Dan had been skateboarding since he was seven but thought the rapid onset of blindness meant it was something he “simply did not do any more”.
With courage and time and time, however, he got back on his board and achieved much more besides.
The clip above was filmed recently, but in his early days without sight Dan says he could not even leave the house to walk around the block without someone there to prevent him getting lost. It also left him struggling with depression.
“Along with the vision loss and not skating any more and it being such a big part of my life, it left me lost,” he told the Press Association. “I had a huge void in my life both from my identity and my passion being lost.
“Slowly, with some training and starting to do the things that I had once done as a sighted person, I was able to regain my confidence.”
“Nothing had as large of an impact as skating did,” said Dan.
“Getting back on my board gave me the ability to have confidence in my blindness, to express myself again, and have the power to show people who I truly was in the way I wanted to be seen, as a skater.”
“For a while I thought I had to shape my life around my blindness,” Dan explains. “I was searching for what a blind person does, or can do, when in fact I needed to search for ‘what does Dan do?'”
In short, Dan is daring – a habit that goes beyond skating too.
He has shared footage of himself cross-country skiing, chopping firewood and riding roller-coasters to name but a few deeds it is difficult to imagine trying without sight.

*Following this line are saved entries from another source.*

Source: an optimization exercise on an open RTL-to-GDS flow (aim: small area and a short achievable clock period). Production flows keep margins and buffers that such runs may drop.
Where RTL was checked, it was by simulation tests only, not by an equivalence proof against the original.

## rev 12
==> module issue_stage, before the edit <==
module issue_stage
(
    input  logic            clk,
    input  logic            reset,
    input  pipe_isa_pkg::iclass_e         iclass,
    input  pipe_isa_pkg::alu_op_e         alu_op,
    input  logic [pipe_isa_pkg::xlen-1:0] op_a,
    input  logic [pipe_isa_pkg::xlen-1:0] op_b,
    input  logic [pipe_isa_pkg::xlen-1:0] store_data,
    input  pipe_isa_pkg::reg_idx_t        rd,
    output pipe_stage_pkg::id_ex_t        id_ex
);
    localparam int xlen = pipe_isa_pkg::xlen;
    localparam int blk  = pipe_stage_pkg::blk;
    localparam int nblk = pipe_stage_pkg::nblk;
    logic is_alu, is_load, is_store, is_branch;
    logic op_add, op_sub, op_and, op_or, op_xor, op_sll, op_srl, op_slt;
    logic shift;
    logic inv_d, sll_d;          
    logic [xlen-1:0] alu_val;
    logic [xlen-1:0] bb, pp, ga, a_rev, sh_in, p_val;
    logic [xlen-1:0] g0, g_pre;
    logic [nblk-1:0] bp_pre;
    logic [6:0]      ea;         
    assign is_alu    = (iclass == pipe_isa_pkg::ic_alu);
    assign is_load   = (iclass == pipe_isa_pkg::ic_load);
    assign is_store  = (iclass == pipe_isa_pkg::ic_store);
    assign is_branch = (iclass == pipe_isa_pkg::ic_branch);
    assign op_add    = is_alu & (alu_op == pipe_isa_pkg::alu_add);
    assign op_sub    = is_alu & (alu_op == pipe_isa_pkg::alu_sub);
    assign op_and    = is_alu & (alu_op == pipe_isa_pkg::alu_and);
    assign op_or     = is_alu & (alu_op == pipe_isa_pkg::alu_or);
    assign op_xor    = is_alu & (alu_op == pipe_isa_pkg::alu_xor);
    assign op_sll    = is_alu & (alu_op == pipe_isa_pkg::alu_sll);
    assign op_srl    = is_alu & (alu_op == pipe_isa_pkg::alu_srl);
    assign op_slt    = is_alu & (alu_op == pipe_isa_pkg::alu_slt);
    assign inv_d     = alu_op[0];
    assign sll_d     = (alu_op == pipe_isa_pkg::alu_sll);
    assign shift     = op_sll | op_srl;
    assign ea        = op_a[6:0] + op_b[6:0];
    assign bb = op_b ^ {xlen{inv_d}};
    assign pp = op_a ^ bb;
    assign ga = op_a & bb;
    assign g0 = ga | {{(xlen-1){1'b0}}, pp[0] & inv_d};     
    always_comb begin : prefix
        for (int i = 0; i < xlen; i++) begin
            g_pre[i] = g0[i - (i % blk)];
            for (int k = i - (i % blk) + 1; k <= i; k++) g_pre[i] = g0[k] | (pp[k] & g_pre[i]);
        end
        for (int k = 0; k < nblk; k++) bp_pre[k] = &pp[k*blk +: blk];
    end
    always_comb begin
        for (int i = 0; i < xlen; i++) a_rev[i] = op_a[xlen-1-i];
    end
    assign sh_in = sll_d ? a_rev : op_a;
    always_comb begin
        case (alu_op)
            pipe_isa_pkg::alu_and: alu_val = ga;
            pipe_isa_pkg::alu_or:  alu_val = op_a | op_b;
            pipe_isa_pkg::alu_xor: alu_val = pp;
            pipe_isa_pkg::alu_sll,
            pipe_isa_pkg::alu_srl: alu_val = sh_in;
            default:               alu_val = pp;
        endcase
    end
    assign p_val = is_store ? store_data : alu_val;
    always_ff @(posedge clk or posedge reset) begin
        if (reset) begin
            id_ex.reg_write_en <= 1'b0;
            id_ex.mem_write    <= 1'b0;
            id_ex.branch       <= 1'b0;
        end else begin
            id_ex.reg_write_en <= (is_alu | is_load) & (rd != '0);
            id_ex.mem_write    <= is_store;
            id_ex.branch       <= is_branch;
        end
    end
    always_ff @(posedge clk) begin
        id_ex.mem_read <= is_load;
        id_ex.sel_sum  <= op_add | op_sub;
        id_ex.sel_sh   <= shift | op_and | op_or | op_xor | is_store;
        id_ex.rev      <= op_sll;
        id_ex.cin      <= inv_d;
        id_ex.slt_one  <= op_slt & op_a[xlen-1] & ~op_b[xlen-1];
        id_ex.slt_same <= op_slt & (op_a[xlen-1] == op_b[xlen-1]);
        id_ex.shamt    <= shift ? op_b[5:0] : 6'd0;
        id_ex.p        <= p_val;
        id_ex.g        <= g_pre;
        id_ex.bp       <= bp_pre;
        id_ex.addr     <= ea[6:3];
        id_ex.rd       <= rd;
        for (int k = 0; k < 8; k++) id_ex.eq_part[k] <= (op_a[8*k +: 8] == op_b[8*k +: 8]);
    end
endmodule
==> module execute_stage, before the edit <==
module execute_stage
(
    input  pipe_stage_pkg::id_ex_t  id_ex,
    output pipe_stage_pkg::ex_mem_t ex_in
);
    localparam int xlen = pipe_isa_pkg::xlen;
    localparam int blk  = pipe_stage_pkg::blk;
    localparam int nblk = pipe_stage_pkg::nblk;
    logic [nblk-1:0] bcarry;     
    logic [xlen-1:0] carry, sum, shr, alu_res;
    logic            lt;
    always_comb begin : block_prefix
        logic [nblk-1:0] g, p, gn, pn;
        for (int k = 0; k < nblk; k++) g[k] = id_ex.g[k*blk + blk - 1];
        p = id_ex.bp;
        for (int d = 1; d < nblk; d = d * 2) begin
            gn = g;
            pn = p;
            for (int k = d; k < nblk; k++) begin
                gn[k] = g[k] | (p[k] & g[k-d]);
                pn[k] = p[k] & p[k-d];
            end
            g = gn;
            p = pn;
        end
        bcarry = g;
    end
    always_comb begin : bit_carry
        logic pb;
        for (int i = 0; i < xlen; i++) begin
            if (i == 0) begin
                carry[i] = id_ex.cin;
            end else if (i % blk == 0) begin
                carry[i] = bcarry[i/blk - 1];
            end else if (i < blk) begin
                carry[i] = id_ex.g[i-1];     
            end else begin
                pb = 1'b1;
                for (int k = i - (i % blk); k < i; k++) pb = pb & id_ex.p[k];
                carry[i] = id_ex.g[i-1] | (pb & bcarry[i/blk - 1]);
            end
        end
    end
    assign sum = id_ex.p ^ carry;
    assign lt = id_ex.slt_one | (id_ex.slt_same & ~carry[xlen-1]);
    assign shr = id_ex.p >> id_ex.shamt[3:0];
    assign alu_res = ({xlen{id_ex.sel_sum}} & sum)
                   | ({xlen{id_ex.sel_sh}}  & shr);
    always_comb begin
        ex_in.reg_write_en = id_ex.reg_write_en;
        ex_in.mem_write    = id_ex.mem_write;
        ex_in.mem_read     = id_ex.mem_read;
        ex_in.taken        = id_ex.branch & (&id_ex.eq_part);     
        ex_in.rev          = id_ex.rev;
        ex_in.slt_bit      = lt;
        ex_in.shamt_top    = id_ex.shamt[5:4];
        ex_in.value        = alu_res;
        ex_in.addr         = id_ex.addr;
        for (int w = 0; w < 16; w++) ex_in.rsel[w] = id_ex.mem_read & (id_ex.addr == w);
        ex_in.rd           = id_ex.rd;
    end
endmodule
==> flow/config.mk <==
export PLATFORM = sky130hd
export DESIGN_NAME = exec_pipe_top
export DESIGN_NICKNAME = exec_pipe_top
export VERILOG_FILES = /design/flow/design.v
export SDC_FILE = /design/flow/constraint.sdc
export NUM_CORES = 4
export LEC_CHECK = 0
export ABC_CLOCK_PERIOD_IN_PS = 2500
export CAP_MARGIN = 30
export CORE_MARGIN = 2
export CORE_UTILIZATION = 55
export CTS_CLUSTER_DIAMETER = 100
export CTS_CLUSTER_SIZE = 30
export SETUP_SLACK_MARGIN = 3.6
export SLEW_MARGIN = 20
export TNS_END_PERCENT = 5
==> flow/constraint.sdc <==
create_clock -name core_clock -period 6.0 [get_ports {clk}]
set_input_delay 1.2000 -clock core_clock [delete_from_list [all_inputs] [get_ports {clk}]]
set_output_delay 1.2000 -clock core_clock [all_outputs]
set_load 0.01 [all_outputs]
standard.sh (not shown) runs the stock make flow with config.mk's settings and CLKGATE_MAP_FILE= SYNTH_SCRIPT=/design/flow/synth_recipe.tcl, a recipe that flattens the netlist after the stock synthesis.
==> flow/flow/run.sh <==
#!/bin/bash
# The standard ORFS layout (the standard.sh, standard synthesis unchanged)
# with two changes to how the layout is made:
#  - port buffers are buf_2 cells instead of the default delay-buffer pick;
#  - timing repair may resize a cell to any footprint (MATCH_CELL_FOOTPRINT=0).
# All of make's output goes to flow_make.log here; ORFS keeps its per-step logs
# under orfs/logs.
set -uo pipefail
bash standard.sh MATCH_CELL_FOOTPRINT=0 \
    "BUFFER_PORTS_ARGS=-buffer_cell sky130_fd_sc_hd__buf_2" \
    finish > flow_make.log 2>&1
status=$?
tail -20 flow_make.log
exit $status
Setup changes, rev 12 to rev 13
diff --git a/flow/design.v b/flow/design.v
--- a/flow/design.v
+++ b/flow/design.v
@@ -40,5 +40,5 @@
         logic                 slt_one;     
         logic                 slt_same;    
-        logic [5:0]           shamt;       
+        logic [3:0]           shamt_hi;    
         logic [xlen-1:0]      p;           
         logic [xlen-1:0]      g;           
@@ -86,5 +86,5 @@
     logic inv_d, sll_d;          
     logic [xlen-1:0] alu_val;
-    logic [xlen-1:0] bb, pp, ga, a_rev, sh_in, p_val;
+    logic [xlen-1:0] bb, pp, ga, a_rev, sh_in, sh_lo, p_val;
     logic [xlen-1:0] g0, g_pre;
     logic [nblk-1:0] bp_pre;
@@ -121,4 +121,5 @@
     end
     assign sh_in = sll_d ? a_rev : op_a;
+    assign sh_lo = sh_in >> op_b[1:0];
     always_comb begin
         case (alu_op)
@@ -127,5 +128,5 @@
             pipe_isa_pkg::alu_xor: alu_val = pp;
             pipe_isa_pkg::alu_sll,
-            pipe_isa_pkg::alu_srl: alu_val = sh_in;
+            pipe_isa_pkg::alu_srl: alu_val = sh_lo;
             default:               alu_val = pp;
         endcase
@@ -151,5 +152,5 @@
         id_ex.slt_one  <= op_slt & op_a[xlen-1] & ~op_b[xlen-1];
         id_ex.slt_same <= op_slt & (op_a[xlen-1] == op_b[xlen-1]);
-        id_ex.shamt    <= shift ? op_b[5:0] : 6'd0;
+        id_ex.shamt_hi <= shift ? op_b[5:2] : 4'd0;
         id_ex.p        <= p_val;
         id_ex.g        <= g_pre;
@@ -187,23 +188,33 @@
         bcarry = g;
     end
-    always_comb begin : bit_carry
-        logic pb;
+    always_comb begin : bit_sum
+        logic pb, c0, c1;
         for (int i = 0; i < xlen; i++) begin
             if (i == 0) begin
-                carry[i] = id_ex.cin;
-            end else if (i % blk == 0) begin
-                carry[i] = bcarry[i/blk - 1];
+                c0 = id_ex.cin;
+                c1 = id_ex.cin;
             end else if (i < blk) begin
-                carry[i] = id_ex.g[i-1];     
+                c0 = id_ex.g[i-1];     
+                c1 = id_ex.g[i-1];
+            end else if (i % blk == 0) begin
+                c0 = 1'b0;
+                c1 = 1'b1;
             end else begin
                 pb = 1'b1;
                 for (int k = i - (i % blk); k < i; k++) pb = pb & id_ex.p[k];
-                carry[i] = id_ex.g[i-1] | (pb & bcarry[i/blk - 1]);
+                c0 = id_ex.g[i-1];
+                c1 = id_ex.g[i-1] | pb;
+            end
+            if (i < blk) begin
+                carry[i] = c0;
+            end else begin
+                carry[i] = bcarry[i/blk - 1] ? c1 : c0;
             end
+            sum[i] = (i < blk) ? (id_ex.p[i] ^ c0)
+                   : (bcarry[i/blk - 1] ? (id_ex.p[i] ^ c1) : (id_ex.p[i] ^ c0));
         end
     end
-    assign sum = id_ex.p ^ carry;
     assign lt = id_ex.slt_one | (id_ex.slt_same & ~carry[xlen-1]);
-    assign shr = id_ex.p >> id_ex.shamt[3:0];
+    assign shr = id_ex.p >> {id_ex.shamt_hi[1:0], 2'b00};
     assign alu_res = ({xlen{id_ex.sel_sum}} & sum)
                    | ({xlen{id_ex.sel_sh}}  & shr);
@@ -215,5 +226,5 @@
         ex_in.rev          = id_ex.rev;
         ex_in.slt_bit      = lt;
-        ex_in.shamt_top    = id_ex.shamt[5:4];
+        ex_in.shamt_top    = id_ex.shamt_hi[3:2];
         ex_in.value        = alu_res;
         ex_in.addr         = id_ex.addr;
Per the comparison of rev 13 with rev 12, maximum clock rate saw a decrease; worst hold slack saw little to no change; total via count in the routed design saw an increase; first-pass iteration count of the detailed router saw a decrease.
Compared with rev 12, in rev 13 fraction of the mapped netlist area in simple logic gates climbed 1.1 points, cell count after placement picked up an extra 143.
Worst setup path startpoint = u_ex_mem.ex_mem[89]: rev 13; worst setup path startpoint = u_mem.wb[2]: rev 12
Rev 12 → rev 13: first-pass GRT wire length moved up; pin count of the biggest net entering global routing moved up; setup slack moved down.
Looking at type of the worst setup path, the reg2reg result is from rev 13; the reg2out one comes from rev 12.
For rev 13, only the layout was checked, not whether the RTL still works.

## port drivers added, routing unchanged
No port has a modelled driver above. Below, the same layouts with a new extraction and two added sets of constraints.
Step 1, drivers: a clkbuf_16 drives clk and a buf_2 each remaining input, both assumed.
Step 2, shift: input delay + t, output delay - t, t = (earliest + latest rising clock arrival at the registers) / 2. This alone moves slack from input paths to output paths.
Slacks: no drivers / after step 1 / after step 2; pairs: no drivers / after step 1.
| run | t, ns | slack for setup (ns) | hold slack, ns | worst register clock-pin slew, ns | pins driven straight from the clock port |
|---|---|---|---|---|---|
| rev 12 | 0.736 | 3.368 / 3.295 / 2.842 | 0.322 / 0.322 / 0.322 | 0.12 / 0.12 | 1 |
| rev 13 | 0.777 | 3.359 / 3.279 / 2.502 | 0.323 / 0.323 / 0.323 | 0.12 / 0.12 | 1 |
After both steps setup and hold are still met in every run listed. For rev 13, which loses most, drivers alone change the setup slack by -0.080 ns; drivers and shift together by -0.857 ns.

“Without doing what I loved and wanted to do I would not have ever been happy and fulfilled in life,” said Dan.
His Instagram account is poignantly accompanied by the tagline “blind and changing how people see” and videos of him are widely shared online.
Just this month skating legend Tony Hawk shared his admiration for Dan’s achievements.
Favorite moment of our Detroit demo today: Dan Mancina's warmup 50/50 (yes, he's blind) pic.twitter.com/zzk64zQGu8— Tony Hawk (@tonyhawk) June 9, 2018
Dan hopes to inspire others and even said in an interview with Red Bull that he aims to build a skate park designed for blind people.
He said it would use techniques he employs “like tactile things on the ground, audio speakers within objects to help orientate yourself and things hanging from the ceiling that can help let you know where you are.”
“To those who are going through similar issues as me, whether it is a physical disability or not I would just say to strive to not let that thing be what dictates who you are and what you do,” said Dan.
“Especially with blindness, so many visually impaired people are guided by the sighted, and they do not know what we are capable of, only we do.
“If I listened to the people around me I would never be able to achieve the things I have and will go on to achieve.”